Giustizialismo atto secondo
Prescrizione abolita, e adesso cancelleranno l’appello
Per il Ministro Bonafede (a differenza dei suoi ben più smaliziati suggeritori e sostenitori) la prescrizione è solo una battaglia mediatica. Postulata la equazione “prescrizione = impunità dei potenti”, deve poter dire: abbiamo sconfitto l’impunità dei potenti. Né più né meno che la “sconfitta della povertà” con il reddito di cittadinanza. Infatti lo dice, e rivendica -iddio lo perdoni- un Paese divenuto più civile dal 1 gennaio 2020.
Ma è intanto cresciuta nella opinione pubblica e nel Parlamento, in questi lunghi mesi di battaglia politica, la consapevolezza o almeno il sospetto che quella equazione sia una truffa. Infatti lo è.
La prescrizione per il suo 75% libera le già collassate scrivanie di PP.MM. e Giudici da centinaia di migliaia di fascicoli per reati minori, sotto il cui peso altrimenti il nostro sistema giudiziario affonderebbe definitivamente. Una volta si otteneva questo indispensabile repulisti in modo più limpido e democratico, cioè con ricorrenti provvedimenti di amnistia dei quali almeno ci si assumeva la responsabilità politica; oggi, riformato irresponsabilmente l’istituto dell’amnistia, ci pensa la prescrizione, arbitrariamente gestita dalle Procure della Repubblica.
Non c’è un solo magistrato italiano che sarebbe disposto a vedersi privato di questa manna dal cielo, una vera e propria bombola di ossigeno per l’enfisematoso sistema giudiziario nostrano. Provate a chiederlo al Presidente dell’Anm Luca Poniz, inflessibile sostenitore di questa riforma sciagurata, e vediamo cosa vi risponde.
Se la eliminazione della prescrizione è imposta da superiori esigenze di giustizia, dal rispetto delle vittime del reato, dalla lotta contro ogni impunità, come mai di quel 75% del fenomeno ce ne fottiamo tutti bellamente, i magistrati per primi? Le vittime dei furti d’auto, reati in ordine ai quali addirittura si attrezzano istruttorie simulate, sono meno vittime, chessò, di quelle di un fumoso traffico di influenze? Per le prime non sanguina il cuore a nessuno, dott. Poniz?

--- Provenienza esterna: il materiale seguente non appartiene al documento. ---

File: src/rtl/adc_rd_pkg.sv
package adc_rd_pkg;
  localparam int FRAME_BITS = 16;
  localparam int HDR_BITS   = 3;
  localparam int DATA_BITS  = 10;
  localparam int SUB_BITS   = 2;
  localparam int CHAN_POS   = FRAME_BITS - HDR_BITS - 1;
  localparam int FCNT_W     = $clog2(FRAME_BITS + 1);

  typedef enum logic [1:0] {
    ST_IDLE  = 2'd0,
    ST_WAKE  = 2'd1,
    ST_SHIFT = 2'd2,
    ST_GAP   = 2'd3
  } rd_state_e;

  typedef struct packed {
    logic                 chan;
    logic [DATA_BITS-1:0] data;
    logic [SUB_BITS-1:0]  sub;
    logic                 ferr;
  } rd_result_t;
endpackage

File: src/rtl/adc_rd_sclk_gen.sv
module adc_rd_sclk_gen #(
  parameter int DIV_HALF = 50
) (
  input  logic clk,
  input  logic rst_n,
  input  logic run,
  output logic sclk,
  output logic rise_p,
  output logic fall_p
);
  localparam int DW = $clog2(DIV_HALF + 1);
  localparam logic [DW-1:0] RELOAD = DW'(DIV_HALF - 1);

  logic [DW-1:0] cnt_q, cnt_d;
  logic          sclk_q, sclk_d;
  logic          tick;

  assign tick = run && (cnt_q == '0);

  always_comb begin
    if (!run) begin
      cnt_d  = RELOAD;
      sclk_d = 1'b0;
    end else if (tick) begin
      cnt_d  = RELOAD;
      sclk_d = ~sclk_q;
    end else begin
      cnt_d  = cnt_q - 1'b1;
      sclk_d = sclk_q;
    end
  end

  always_ff @(posedge clk or negedge rst_n) begin
    if (!rst_n) begin
      cnt_q  <= RELOAD;
      sclk_q <= 1'b0;
    end else begin
      cnt_q  <= cnt_d;
      sclk_q <= sclk_d;
    end
  end

  assign sclk   = sclk_q;
  assign rise_p = tick && !sclk_q;
  assign fall_p = tick && sclk_q;
endmodule

File: src/rtl/adc_rd_deframe.sv
module adc_rd_deframe
  import adc_rd_pkg::*;
(
  input  logic       clk,
  input  logic       rst_n,
  input  logic       shift_en,
  input  logic       sdo,
  input  logic       load,
  output rd_result_t result,
  output logic       valid
);
  logic [FRAME_BITS-1:0] sr_q, sr_d;
  rd_result_t            res_q, res_d;
  logic                  valid_q;

  always_comb begin
    sr_d  = shift_en ? {sr_q[FRAME_BITS-2:0], sdo} : sr_q;
    res_d = res_q;
    if (load) begin
      res_d.chan = sr_q[CHAN_POS];
      res_d.data = sr_q[CHAN_POS-1 -: DATA_BITS];
      res_d.sub  = sr_q[SUB_BITS-1:0];
      res_d.ferr = ~&sr_q[FRAME_BITS-1 -: HDR_BITS];
    end
  end

  always_ff @(posedge clk or negedge rst_n) begin
    if (!rst_n) begin
      sr_q    <= '0;
      res_q   <= '0;
      valid_q <= 1'b0;
    end else begin
      sr_q    <= sr_d;
      res_q   <= res_d;
      valid_q <= load;
    end
  end

  assign result = res_q;
  assign valid  = valid_q;
endmodule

Invece, la prescrizione diventa farina del diavolo appena pronunciata una sentenza di primo grado. Il P.M. decide, letteralmente, quali procedimenti far silenziosamente abortire per prescrizione, liberandosi la scrivania a propria discrezione (con tanti saluti alle vittime di quei reati), e quali far proseguire fino ad un primo giudizio di merito. Se poi, per arrivarci, si tiene in sospeso la vita dell’imputato (e con lui le persone offese) 5 o 7 o 10 anni, per sovrappiù -secondo questi illuminati uomini di giustizia e di diritto- egli deve rimanere imputato senza più un limite di tempo.
Vita natural durante, se necessario, in nome della Giustizia che deve fare il suo corso, costi (all’imputato, s’intende) quel che costi.
Qualunque persona di buon senso, debitamente informata, comprende che un sentimento elementare di giustizia imporrebbe l’esatto opposto. Se non ti sei fatto bastare un decennio o un quindicennio per pronunciarti definitivamente sulla mia imputazione, hai addirittura il dovere, etico e giuridico, di rinunziare alla tua potestà punitiva. La prescrizione opera solo se sono trascorsi questi tempi indecorosi senza una pronuncia definitiva. Ecco perché in Europa il problema non esiste: perché i processi durano quattro o cinque volte di meno, non certo perché in quei Paesi viga questo indecente principio pentastellato dell’imputato a vita!
Ed infatti i registi del giustizialismo nostrano hanno ben altro in mente.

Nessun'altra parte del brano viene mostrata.